Improve TensorRT GetCapability to Enable More Models #1012

stevenlix · 2019-05-11T01:29:40Z

No description provided.

jywu-msft · 2019-05-11T15:45:33Z

seems like windows tensorrt build fails

jywu-msft · 2019-05-11T15:55:30Z

if GetCapability() is now reliable, doesn't this mean we can re-enable many of the TRT disabled unit tests?
The ultimate validation would be if the TensorRT Execution provider exclusions in #802 can be removed (or kept at an absolute minimum)

stevenlix · 2019-05-12T00:09:09Z

Yes. I think most of the disabled unit tests could be removed. But if we keep those tests disabled people know what tests can't run on TensorRT, otherwise we just lose the tracking since those tests just fall back to other execution providers.

jywu-msft · 2019-05-12T00:37:51Z

We do not want to leave tests disabled.

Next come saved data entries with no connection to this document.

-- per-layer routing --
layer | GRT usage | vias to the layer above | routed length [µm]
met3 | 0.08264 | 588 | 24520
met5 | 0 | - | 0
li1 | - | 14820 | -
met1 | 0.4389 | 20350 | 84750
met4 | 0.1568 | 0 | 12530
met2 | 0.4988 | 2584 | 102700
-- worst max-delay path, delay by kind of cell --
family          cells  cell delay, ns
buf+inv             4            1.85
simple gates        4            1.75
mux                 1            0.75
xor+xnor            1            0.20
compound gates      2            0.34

It was only done as a temporary workaround until GetCapability is fixed.
The purpose of the unit tests is to ensure correctness. Falling back via GetCapability is still a correct/valid result. If we leave the tests disabled, there's no validation that the GetCapability() changes in this PR are working as expected. And it prevents future regressions in GetCapability().
Have all unit tests pass (without disabling any tests) gives us confidence that TRT provider can handle real models without crashing.

Yes. I think most of the disabled unit tests could be removed. But if we keep those tests disabled people know what tests can't run on TensorRT, otherwise we just lose the tracking since those tests just fall back to other execution providers.

jywu-msft · 2019-05-13T16:35:44Z

onnxruntime/core/providers/tensorrt/tensorrt_execution_provider.h

  }
-
+
+  std::unique_ptr<IndexedSubGraph> GetSubGraph(SubGraph_t graph_nodes_index, int& kernels_index,


it would be good to have explicit unit tests of these new methods (GetSubGraph, GetSupportedList)

onnxruntime/core/providers/tensorrt/tensorrt_execution_provider.cc

jywu-msft · 2019-05-13T16:42:30Z

onnxruntime/core/providers/tensorrt/tensorrt_execution_provider.h

+  std::unique_ptr<IndexedSubGraph> GetSubGraph(SubGraph_t graph_nodes_index, int& kernels_index,
+                                               const onnxruntime::GraphViewer& graph) const;
+
+  SubGraphCollection_t GetSupportedList(SubGraphCollection_t supported_nodes_list, int iterations, const int& max_iterations,


why is max_iterations a reference?

onnxruntime/core/providers/tensorrt/tensorrt_execution_provider.h

jywu-msft · 2019-05-13T16:48:29Z

onnxruntime/core/providers/tensorrt/tensorrt_execution_provider.cc


-        CHECK_CUDA(cudaMemcpy(output_tensors[output_index].data, buffers[i + num_binding_inputs], batch_size * output_dim_sizes[i] * sizeof(float), cudaMemcpyDeviceToHost));
+        int output_size = batch_size * output_dim_sizes[i];
+        if (output_types[i] == TensorProto::FLOAT) {


add comments for what we're doing here.

onnxruntime/core/providers/tensorrt/tensorrt_execution_provider.cc

…time into stevenlix/iter

onnxruntime/test/providers/cpu/math/gemm_test.cc

jywu-msft · 2019-05-15T20:02:05Z

I see TRTProvider exclusions were removed in gemm_test.cc
what about other tests? there were quite a few enabled in #802
will we be able to remove all the exclusions, or are there still some failures in GetCapability?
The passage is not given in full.